# [Aim of the exercise]
Only these lines of the data below are wanted: the one with "setup endpoints to repair: 7 / 22", the one with "final | 0.357 | 917 | 0.698 | 0.238 | 6140", and any lines between them, each repeated exactly.

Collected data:
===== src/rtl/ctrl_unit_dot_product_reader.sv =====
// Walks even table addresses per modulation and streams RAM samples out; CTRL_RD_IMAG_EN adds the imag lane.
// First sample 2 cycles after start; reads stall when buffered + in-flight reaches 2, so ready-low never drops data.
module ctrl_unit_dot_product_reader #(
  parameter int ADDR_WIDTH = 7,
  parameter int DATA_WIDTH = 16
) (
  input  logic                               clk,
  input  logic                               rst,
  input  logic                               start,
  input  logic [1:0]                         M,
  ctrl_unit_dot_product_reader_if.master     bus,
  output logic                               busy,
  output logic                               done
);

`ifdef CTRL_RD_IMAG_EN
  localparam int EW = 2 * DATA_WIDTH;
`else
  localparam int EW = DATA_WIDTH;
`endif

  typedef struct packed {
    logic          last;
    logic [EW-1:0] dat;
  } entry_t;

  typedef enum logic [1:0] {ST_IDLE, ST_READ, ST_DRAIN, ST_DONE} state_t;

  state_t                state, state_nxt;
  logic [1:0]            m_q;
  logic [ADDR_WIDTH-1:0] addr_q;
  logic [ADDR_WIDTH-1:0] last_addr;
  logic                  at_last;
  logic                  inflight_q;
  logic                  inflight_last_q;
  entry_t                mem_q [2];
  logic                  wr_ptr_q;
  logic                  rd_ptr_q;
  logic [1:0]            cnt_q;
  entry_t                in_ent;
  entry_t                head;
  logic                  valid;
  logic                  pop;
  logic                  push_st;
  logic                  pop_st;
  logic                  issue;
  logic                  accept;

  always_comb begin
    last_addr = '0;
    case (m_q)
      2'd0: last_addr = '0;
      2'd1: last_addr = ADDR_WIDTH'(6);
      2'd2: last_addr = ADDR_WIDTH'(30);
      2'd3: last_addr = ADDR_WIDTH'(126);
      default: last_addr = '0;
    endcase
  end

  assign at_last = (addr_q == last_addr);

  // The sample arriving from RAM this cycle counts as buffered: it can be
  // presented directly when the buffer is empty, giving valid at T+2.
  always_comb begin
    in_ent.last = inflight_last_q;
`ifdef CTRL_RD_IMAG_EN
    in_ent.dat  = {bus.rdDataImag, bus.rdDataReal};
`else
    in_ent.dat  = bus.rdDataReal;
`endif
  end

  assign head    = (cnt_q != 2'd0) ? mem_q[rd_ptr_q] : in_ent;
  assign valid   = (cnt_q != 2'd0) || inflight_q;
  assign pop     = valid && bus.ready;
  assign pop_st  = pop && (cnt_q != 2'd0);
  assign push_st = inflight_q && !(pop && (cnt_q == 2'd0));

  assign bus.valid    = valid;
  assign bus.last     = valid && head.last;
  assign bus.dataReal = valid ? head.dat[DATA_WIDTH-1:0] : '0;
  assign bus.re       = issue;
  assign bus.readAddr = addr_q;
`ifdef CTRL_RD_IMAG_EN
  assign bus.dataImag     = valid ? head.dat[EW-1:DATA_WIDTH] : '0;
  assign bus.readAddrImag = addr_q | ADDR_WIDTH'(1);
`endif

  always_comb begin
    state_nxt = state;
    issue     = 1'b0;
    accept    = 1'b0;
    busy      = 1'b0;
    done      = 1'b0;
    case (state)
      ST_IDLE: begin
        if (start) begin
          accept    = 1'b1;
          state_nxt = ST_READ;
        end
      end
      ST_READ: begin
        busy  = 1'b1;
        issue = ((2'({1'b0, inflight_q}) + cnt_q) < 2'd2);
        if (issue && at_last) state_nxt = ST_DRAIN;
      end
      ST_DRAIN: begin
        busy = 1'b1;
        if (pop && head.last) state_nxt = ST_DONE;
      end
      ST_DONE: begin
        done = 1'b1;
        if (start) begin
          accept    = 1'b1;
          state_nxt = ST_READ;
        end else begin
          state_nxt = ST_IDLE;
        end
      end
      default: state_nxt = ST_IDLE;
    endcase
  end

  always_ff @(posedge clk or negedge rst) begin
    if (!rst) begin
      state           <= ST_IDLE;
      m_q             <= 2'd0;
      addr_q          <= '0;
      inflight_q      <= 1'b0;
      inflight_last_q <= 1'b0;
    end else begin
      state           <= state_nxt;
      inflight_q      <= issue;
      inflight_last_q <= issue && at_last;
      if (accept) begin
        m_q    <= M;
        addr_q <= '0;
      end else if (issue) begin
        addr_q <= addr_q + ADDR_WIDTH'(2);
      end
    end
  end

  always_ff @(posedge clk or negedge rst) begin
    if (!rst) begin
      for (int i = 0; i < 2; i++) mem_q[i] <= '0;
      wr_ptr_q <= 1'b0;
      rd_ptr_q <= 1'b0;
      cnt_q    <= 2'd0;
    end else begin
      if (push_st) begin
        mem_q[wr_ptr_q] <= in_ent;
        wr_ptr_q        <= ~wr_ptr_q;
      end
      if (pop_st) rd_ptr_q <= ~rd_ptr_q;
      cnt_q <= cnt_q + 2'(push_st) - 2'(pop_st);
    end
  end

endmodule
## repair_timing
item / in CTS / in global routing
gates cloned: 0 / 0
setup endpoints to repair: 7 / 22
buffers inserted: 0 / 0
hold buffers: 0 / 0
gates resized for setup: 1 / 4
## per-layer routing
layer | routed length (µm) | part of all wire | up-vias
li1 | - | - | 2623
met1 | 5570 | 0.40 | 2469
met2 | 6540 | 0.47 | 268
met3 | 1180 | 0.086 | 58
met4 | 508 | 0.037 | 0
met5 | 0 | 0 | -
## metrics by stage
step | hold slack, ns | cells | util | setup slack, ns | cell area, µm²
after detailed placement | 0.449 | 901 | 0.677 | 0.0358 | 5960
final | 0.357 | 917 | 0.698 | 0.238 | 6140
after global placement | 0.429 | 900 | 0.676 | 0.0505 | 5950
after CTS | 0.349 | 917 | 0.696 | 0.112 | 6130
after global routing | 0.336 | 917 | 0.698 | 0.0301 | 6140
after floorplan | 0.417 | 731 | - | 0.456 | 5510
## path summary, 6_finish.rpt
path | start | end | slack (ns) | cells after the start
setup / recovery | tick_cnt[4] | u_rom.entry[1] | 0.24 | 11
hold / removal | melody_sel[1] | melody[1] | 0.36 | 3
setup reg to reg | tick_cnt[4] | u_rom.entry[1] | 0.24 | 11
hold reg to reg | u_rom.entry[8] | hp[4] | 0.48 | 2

# [Solution below]
setup endpoints to repair: 7 / 22
buffers inserted: 0 / 0
hold buffers: 0 / 0
gates resized for setup: 1 / 4
## per-layer routing
layer | routed length (µm) | part of all wire | up-vias
li1 | - | - | 2623
met1 | 5570 | 0.40 | 2469
met2 | 6540 | 0.47 | 268
met3 | 1180 | 0.086 | 58
met4 | 508 | 0.037 | 0
met5 | 0 | 0 | -
## metrics by stage
step | hold slack, ns | cells | util | setup slack, ns | cell area, µm²
after detailed placement | 0.449 | 901 | 0.677 | 0.0358 | 5960
final | 0.357 | 917 | 0.698 | 0.238 | 6140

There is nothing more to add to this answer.